- Information given -

..............................

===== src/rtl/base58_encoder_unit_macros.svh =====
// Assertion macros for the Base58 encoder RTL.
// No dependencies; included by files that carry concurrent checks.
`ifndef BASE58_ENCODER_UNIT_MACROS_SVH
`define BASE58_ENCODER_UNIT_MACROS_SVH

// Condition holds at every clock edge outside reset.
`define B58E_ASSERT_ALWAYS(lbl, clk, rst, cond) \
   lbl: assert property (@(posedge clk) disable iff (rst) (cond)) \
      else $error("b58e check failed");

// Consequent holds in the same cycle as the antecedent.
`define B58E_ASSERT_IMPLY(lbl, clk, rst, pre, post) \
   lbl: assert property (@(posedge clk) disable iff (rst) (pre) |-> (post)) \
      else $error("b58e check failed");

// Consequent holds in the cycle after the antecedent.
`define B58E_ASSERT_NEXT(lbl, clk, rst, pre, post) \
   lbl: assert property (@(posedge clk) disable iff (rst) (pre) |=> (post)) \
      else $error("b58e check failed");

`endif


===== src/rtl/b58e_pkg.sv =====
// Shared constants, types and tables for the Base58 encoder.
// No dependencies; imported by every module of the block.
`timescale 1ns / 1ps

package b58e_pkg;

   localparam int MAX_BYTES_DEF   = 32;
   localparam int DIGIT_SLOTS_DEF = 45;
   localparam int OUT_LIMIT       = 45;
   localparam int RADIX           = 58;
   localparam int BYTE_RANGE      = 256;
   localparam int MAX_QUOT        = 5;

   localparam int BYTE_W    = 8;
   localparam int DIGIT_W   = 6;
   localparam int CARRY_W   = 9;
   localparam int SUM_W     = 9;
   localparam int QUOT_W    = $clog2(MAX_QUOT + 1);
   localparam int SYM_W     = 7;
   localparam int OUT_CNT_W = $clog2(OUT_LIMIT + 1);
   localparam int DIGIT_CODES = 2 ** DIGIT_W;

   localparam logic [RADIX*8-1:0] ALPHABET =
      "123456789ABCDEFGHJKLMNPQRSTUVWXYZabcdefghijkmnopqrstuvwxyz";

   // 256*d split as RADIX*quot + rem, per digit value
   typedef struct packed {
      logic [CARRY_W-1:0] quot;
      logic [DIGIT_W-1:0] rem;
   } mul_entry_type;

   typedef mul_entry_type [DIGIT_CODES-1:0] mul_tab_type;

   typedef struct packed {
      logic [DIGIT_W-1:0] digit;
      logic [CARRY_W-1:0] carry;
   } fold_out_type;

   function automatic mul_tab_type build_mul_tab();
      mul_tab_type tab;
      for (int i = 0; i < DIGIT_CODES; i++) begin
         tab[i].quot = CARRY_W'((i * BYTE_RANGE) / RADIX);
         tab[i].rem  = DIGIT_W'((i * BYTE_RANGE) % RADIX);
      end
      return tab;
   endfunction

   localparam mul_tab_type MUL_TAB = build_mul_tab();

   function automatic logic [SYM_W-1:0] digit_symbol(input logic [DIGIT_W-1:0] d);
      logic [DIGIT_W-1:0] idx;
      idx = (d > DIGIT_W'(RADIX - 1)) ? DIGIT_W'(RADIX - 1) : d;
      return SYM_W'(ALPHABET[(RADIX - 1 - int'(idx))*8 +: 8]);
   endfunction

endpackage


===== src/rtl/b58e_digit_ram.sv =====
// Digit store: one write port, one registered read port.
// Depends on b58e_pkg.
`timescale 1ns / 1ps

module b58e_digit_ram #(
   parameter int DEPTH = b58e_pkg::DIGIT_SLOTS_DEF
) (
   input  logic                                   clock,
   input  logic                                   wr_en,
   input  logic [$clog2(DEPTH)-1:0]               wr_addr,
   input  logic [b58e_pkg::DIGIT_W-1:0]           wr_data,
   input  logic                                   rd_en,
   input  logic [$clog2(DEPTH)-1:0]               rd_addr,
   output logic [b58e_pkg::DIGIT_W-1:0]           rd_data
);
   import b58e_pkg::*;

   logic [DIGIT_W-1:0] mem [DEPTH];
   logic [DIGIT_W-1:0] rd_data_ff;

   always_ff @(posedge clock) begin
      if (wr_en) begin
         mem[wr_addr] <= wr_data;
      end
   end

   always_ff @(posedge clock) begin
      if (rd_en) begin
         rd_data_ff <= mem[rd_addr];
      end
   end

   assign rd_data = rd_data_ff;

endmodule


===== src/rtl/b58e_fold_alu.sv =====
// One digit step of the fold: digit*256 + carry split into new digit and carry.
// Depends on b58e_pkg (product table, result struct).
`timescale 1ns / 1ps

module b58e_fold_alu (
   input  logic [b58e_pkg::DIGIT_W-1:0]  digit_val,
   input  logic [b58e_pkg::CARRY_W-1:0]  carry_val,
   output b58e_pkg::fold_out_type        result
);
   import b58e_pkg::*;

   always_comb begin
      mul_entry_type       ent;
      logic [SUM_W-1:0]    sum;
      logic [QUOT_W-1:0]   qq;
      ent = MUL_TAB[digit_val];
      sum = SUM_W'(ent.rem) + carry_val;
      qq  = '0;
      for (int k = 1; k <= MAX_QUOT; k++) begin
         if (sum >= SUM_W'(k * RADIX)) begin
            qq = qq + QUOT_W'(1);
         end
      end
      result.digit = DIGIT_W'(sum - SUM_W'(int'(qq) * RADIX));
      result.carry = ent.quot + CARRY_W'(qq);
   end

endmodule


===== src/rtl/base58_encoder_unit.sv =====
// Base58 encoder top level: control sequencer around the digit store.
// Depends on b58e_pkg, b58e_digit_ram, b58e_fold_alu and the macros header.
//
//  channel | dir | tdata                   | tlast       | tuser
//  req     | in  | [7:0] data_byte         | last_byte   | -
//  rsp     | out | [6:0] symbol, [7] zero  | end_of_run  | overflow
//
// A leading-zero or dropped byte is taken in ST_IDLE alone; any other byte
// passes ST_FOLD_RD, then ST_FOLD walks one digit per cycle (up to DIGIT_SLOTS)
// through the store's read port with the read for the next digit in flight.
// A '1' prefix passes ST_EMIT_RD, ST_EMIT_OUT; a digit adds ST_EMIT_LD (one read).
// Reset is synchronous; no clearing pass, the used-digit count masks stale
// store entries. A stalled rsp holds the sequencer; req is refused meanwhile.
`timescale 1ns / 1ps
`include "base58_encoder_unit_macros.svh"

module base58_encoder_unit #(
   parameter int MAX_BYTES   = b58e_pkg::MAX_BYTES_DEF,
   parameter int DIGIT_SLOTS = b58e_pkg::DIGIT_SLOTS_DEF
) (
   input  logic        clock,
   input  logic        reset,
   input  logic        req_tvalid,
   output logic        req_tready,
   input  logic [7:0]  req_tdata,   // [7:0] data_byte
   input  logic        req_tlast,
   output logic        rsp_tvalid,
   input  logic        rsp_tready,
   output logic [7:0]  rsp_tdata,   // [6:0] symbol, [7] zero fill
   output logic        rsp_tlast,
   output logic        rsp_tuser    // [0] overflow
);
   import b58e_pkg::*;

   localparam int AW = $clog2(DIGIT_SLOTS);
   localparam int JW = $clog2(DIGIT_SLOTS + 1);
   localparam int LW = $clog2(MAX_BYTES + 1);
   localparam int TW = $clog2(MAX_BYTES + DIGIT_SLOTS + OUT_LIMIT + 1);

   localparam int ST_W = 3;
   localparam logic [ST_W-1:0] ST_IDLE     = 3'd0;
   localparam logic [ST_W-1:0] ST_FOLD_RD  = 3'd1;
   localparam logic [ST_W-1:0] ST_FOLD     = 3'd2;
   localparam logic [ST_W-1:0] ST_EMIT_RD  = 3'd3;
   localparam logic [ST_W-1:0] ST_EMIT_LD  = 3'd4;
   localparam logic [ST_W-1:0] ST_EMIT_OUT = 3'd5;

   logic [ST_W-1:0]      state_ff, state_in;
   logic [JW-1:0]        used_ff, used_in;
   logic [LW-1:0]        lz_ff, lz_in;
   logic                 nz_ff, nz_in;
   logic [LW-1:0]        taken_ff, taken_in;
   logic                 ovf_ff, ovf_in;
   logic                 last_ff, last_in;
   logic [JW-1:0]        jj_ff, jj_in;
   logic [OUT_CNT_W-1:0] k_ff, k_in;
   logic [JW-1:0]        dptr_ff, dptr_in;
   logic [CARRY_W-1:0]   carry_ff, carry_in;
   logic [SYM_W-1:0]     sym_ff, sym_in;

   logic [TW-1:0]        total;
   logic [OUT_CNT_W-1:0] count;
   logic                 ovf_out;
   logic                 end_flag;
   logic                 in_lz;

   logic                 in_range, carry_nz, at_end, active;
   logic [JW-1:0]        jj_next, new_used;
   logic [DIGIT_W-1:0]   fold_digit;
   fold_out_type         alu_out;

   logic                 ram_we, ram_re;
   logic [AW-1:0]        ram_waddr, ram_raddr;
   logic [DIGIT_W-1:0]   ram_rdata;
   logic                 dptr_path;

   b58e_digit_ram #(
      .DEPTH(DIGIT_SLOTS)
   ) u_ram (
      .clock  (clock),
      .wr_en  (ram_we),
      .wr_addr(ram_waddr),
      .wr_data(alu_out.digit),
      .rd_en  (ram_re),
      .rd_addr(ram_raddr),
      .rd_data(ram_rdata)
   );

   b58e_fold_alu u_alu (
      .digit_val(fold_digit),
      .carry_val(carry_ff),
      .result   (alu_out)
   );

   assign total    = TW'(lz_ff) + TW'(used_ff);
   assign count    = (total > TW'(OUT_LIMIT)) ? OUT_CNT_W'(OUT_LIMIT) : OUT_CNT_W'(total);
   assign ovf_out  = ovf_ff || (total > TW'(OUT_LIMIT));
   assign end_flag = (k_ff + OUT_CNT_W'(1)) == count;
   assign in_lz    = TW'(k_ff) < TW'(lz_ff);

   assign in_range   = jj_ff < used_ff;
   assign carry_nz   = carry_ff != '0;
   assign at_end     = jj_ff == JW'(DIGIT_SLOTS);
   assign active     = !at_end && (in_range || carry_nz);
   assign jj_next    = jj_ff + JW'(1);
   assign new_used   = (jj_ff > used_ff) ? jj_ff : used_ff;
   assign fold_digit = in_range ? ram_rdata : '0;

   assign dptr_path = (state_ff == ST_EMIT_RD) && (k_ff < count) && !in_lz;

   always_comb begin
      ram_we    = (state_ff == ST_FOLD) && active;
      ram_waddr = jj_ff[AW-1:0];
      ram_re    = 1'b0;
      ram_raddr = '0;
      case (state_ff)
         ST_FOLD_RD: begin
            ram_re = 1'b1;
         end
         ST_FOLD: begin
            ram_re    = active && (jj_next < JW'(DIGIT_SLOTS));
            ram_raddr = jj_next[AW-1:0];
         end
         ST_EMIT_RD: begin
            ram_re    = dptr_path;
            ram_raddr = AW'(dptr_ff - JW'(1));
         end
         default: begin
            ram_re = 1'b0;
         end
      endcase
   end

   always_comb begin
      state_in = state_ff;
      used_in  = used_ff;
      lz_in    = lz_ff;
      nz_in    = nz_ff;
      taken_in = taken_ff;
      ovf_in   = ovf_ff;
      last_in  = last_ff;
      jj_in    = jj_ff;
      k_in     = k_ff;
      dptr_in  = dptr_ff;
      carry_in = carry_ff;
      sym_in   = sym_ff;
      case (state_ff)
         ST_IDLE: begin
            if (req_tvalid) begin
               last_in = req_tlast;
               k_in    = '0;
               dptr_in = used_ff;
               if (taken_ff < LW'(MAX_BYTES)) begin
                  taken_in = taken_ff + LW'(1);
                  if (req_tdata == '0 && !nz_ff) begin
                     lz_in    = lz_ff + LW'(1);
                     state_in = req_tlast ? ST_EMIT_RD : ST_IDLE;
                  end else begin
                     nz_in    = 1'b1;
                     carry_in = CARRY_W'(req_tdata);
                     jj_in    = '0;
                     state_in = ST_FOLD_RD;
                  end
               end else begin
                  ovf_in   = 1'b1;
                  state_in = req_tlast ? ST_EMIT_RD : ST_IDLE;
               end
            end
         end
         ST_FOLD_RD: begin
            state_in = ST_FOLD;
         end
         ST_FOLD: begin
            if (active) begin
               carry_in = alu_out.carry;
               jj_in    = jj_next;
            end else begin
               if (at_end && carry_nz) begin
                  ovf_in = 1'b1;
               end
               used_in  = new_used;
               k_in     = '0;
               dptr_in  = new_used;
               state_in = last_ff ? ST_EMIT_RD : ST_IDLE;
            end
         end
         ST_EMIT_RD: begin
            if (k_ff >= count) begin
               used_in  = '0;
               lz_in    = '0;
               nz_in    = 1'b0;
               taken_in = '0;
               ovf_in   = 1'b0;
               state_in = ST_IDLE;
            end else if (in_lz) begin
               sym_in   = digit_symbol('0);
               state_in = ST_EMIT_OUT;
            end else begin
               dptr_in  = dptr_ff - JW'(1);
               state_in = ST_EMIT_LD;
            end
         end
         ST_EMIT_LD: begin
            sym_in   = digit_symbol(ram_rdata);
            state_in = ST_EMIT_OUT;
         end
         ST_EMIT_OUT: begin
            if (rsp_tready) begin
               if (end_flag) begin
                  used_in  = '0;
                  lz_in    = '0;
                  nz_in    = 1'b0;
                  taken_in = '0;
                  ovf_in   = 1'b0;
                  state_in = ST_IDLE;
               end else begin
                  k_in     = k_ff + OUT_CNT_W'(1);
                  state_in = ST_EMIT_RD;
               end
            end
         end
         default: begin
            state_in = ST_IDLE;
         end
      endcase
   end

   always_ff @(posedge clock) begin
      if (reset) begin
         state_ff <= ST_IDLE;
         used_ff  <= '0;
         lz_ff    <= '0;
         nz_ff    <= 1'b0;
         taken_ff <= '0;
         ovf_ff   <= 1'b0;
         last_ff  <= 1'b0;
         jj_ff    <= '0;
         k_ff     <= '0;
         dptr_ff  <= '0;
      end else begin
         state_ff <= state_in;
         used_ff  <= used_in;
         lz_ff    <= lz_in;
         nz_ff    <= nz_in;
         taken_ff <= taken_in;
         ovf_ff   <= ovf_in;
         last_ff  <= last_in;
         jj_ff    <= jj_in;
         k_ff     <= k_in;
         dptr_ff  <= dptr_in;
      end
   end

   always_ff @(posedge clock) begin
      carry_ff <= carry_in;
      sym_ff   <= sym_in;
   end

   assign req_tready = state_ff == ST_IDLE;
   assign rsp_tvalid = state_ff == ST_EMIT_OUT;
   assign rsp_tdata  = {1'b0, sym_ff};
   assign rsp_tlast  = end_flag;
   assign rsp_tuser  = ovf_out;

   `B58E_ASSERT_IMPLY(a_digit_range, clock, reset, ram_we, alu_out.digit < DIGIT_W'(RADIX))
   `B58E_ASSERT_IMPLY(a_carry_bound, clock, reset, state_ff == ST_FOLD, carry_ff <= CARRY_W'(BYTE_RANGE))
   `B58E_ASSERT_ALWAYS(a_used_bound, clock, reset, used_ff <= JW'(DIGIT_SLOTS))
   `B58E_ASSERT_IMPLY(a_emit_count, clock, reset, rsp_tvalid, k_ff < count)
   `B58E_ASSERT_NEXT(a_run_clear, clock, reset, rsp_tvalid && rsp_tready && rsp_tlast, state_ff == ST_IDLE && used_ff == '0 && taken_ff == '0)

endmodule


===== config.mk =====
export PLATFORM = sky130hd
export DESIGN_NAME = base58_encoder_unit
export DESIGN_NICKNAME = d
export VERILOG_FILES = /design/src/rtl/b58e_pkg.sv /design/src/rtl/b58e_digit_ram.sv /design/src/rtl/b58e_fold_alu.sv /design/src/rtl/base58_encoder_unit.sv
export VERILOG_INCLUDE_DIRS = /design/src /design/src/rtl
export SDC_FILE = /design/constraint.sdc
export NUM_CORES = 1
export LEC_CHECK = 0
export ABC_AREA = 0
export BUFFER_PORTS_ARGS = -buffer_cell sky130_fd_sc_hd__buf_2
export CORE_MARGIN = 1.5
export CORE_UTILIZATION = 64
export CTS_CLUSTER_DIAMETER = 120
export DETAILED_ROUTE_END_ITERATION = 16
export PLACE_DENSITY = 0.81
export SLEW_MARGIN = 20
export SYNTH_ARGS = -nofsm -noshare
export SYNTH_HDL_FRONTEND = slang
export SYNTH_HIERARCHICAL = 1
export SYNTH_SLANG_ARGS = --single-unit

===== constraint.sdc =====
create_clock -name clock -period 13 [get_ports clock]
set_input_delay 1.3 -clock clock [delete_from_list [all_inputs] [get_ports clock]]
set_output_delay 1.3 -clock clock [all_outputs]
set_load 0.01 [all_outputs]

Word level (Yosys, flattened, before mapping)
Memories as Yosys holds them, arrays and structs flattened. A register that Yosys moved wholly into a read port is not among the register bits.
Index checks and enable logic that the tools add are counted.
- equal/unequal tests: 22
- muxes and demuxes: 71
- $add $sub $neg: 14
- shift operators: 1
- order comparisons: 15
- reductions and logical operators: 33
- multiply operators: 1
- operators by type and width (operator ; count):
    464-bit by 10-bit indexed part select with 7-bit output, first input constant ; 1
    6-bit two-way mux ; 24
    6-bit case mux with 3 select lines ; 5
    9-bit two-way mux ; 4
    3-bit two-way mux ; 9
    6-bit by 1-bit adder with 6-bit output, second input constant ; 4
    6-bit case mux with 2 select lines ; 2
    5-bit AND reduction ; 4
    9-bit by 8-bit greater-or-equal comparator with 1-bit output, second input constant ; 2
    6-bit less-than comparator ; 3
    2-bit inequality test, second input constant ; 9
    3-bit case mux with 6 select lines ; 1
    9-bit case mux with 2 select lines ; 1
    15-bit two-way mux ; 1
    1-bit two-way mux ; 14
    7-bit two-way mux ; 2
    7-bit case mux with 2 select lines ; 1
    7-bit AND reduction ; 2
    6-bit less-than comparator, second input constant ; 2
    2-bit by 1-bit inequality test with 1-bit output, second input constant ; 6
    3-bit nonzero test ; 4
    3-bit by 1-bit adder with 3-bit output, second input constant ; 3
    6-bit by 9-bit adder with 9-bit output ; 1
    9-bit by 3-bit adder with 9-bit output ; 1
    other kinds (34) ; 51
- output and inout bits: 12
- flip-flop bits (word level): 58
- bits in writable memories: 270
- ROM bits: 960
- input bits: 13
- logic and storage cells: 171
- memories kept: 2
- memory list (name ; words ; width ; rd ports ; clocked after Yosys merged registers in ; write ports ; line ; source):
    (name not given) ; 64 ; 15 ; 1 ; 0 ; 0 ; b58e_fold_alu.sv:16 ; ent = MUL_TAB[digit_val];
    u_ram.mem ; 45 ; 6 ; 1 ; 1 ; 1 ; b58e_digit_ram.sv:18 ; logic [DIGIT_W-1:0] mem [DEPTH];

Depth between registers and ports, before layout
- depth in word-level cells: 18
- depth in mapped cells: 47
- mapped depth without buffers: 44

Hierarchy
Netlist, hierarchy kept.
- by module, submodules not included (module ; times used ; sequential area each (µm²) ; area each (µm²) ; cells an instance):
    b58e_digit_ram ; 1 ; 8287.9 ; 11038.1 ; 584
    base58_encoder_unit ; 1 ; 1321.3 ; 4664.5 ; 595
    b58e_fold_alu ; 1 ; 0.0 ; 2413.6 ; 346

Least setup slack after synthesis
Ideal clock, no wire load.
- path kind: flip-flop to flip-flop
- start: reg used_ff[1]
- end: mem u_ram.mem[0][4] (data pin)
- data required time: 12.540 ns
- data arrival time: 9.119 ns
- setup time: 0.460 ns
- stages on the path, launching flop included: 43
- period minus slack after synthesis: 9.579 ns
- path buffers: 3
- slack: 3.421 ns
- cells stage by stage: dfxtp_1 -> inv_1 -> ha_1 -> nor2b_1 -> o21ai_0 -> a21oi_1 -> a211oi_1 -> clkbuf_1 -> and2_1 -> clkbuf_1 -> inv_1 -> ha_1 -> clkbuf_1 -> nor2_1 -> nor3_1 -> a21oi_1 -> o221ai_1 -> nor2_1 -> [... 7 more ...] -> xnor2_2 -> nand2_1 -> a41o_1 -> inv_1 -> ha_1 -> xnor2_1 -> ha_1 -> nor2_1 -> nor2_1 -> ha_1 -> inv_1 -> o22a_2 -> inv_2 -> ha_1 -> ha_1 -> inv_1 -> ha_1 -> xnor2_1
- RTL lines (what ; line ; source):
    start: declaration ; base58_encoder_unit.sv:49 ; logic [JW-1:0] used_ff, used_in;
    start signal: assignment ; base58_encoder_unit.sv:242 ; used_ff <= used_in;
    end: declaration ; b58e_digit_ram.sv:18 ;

..............................

- What you are asked to do -
Everything starting at the line containing "7-bit two-way mux ; 2" and ending at the line containing "Ideal clock, no wire load." in the records above should be repeated exactly, and only that.

- The answer -
    7-bit two-way mux ; 2
    7-bit case mux with 2 select lines ; 1
    7-bit AND reduction ; 2
    6-bit less-than comparator, second input constant ; 2
    2-bit by 1-bit inequality test with 1-bit output, second input constant ; 6
    3-bit nonzero test ; 4
    3-bit by 1-bit adder with 3-bit output, second input constant ; 3
    6-bit by 9-bit adder with 9-bit output ; 1
    9-bit by 3-bit adder with 9-bit output ; 1
    other kinds (34) ; 51
- output and inout bits: 12
- flip-flop bits (word level): 58
- bits in writable memories: 270
- ROM bits: 960
- input bits: 13
- logic and storage cells: 171
- memories kept: 2
- memory list (name ; words ; width ; rd ports ; clocked after Yosys merged registers in ; write ports ; line ; source):
    (name not given) ; 64 ; 15 ; 1 ; 0 ; 0 ; b58e_fold_alu.sv:16 ; ent = MUL_TAB[digit_val];
    u_ram.mem ; 45 ; 6 ; 1 ; 1 ; 1 ; b58e_digit_ram.sv:18 ; logic [DIGIT_W-1:0] mem [DEPTH];

Depth between registers and ports, before layout
- depth in word-level cells: 18
- depth in mapped cells: 47
- mapped depth without buffers: 44

Hierarchy
Netlist, hierarchy kept.
- by module, submodules not included (module ; times used ; sequential area each (µm²) ; area each (µm²) ; cells an instance):
    b58e_digit_ram ; 1 ; 8287.9 ; 11038.1 ; 584
    base58_encoder_unit ; 1 ; 1321.3 ; 4664.5 ; 595
    b58e_fold_alu ; 1 ; 0.0 ; 2413.6 ; 346

Least setup slack after synthesis
Ideal clock, no wire load.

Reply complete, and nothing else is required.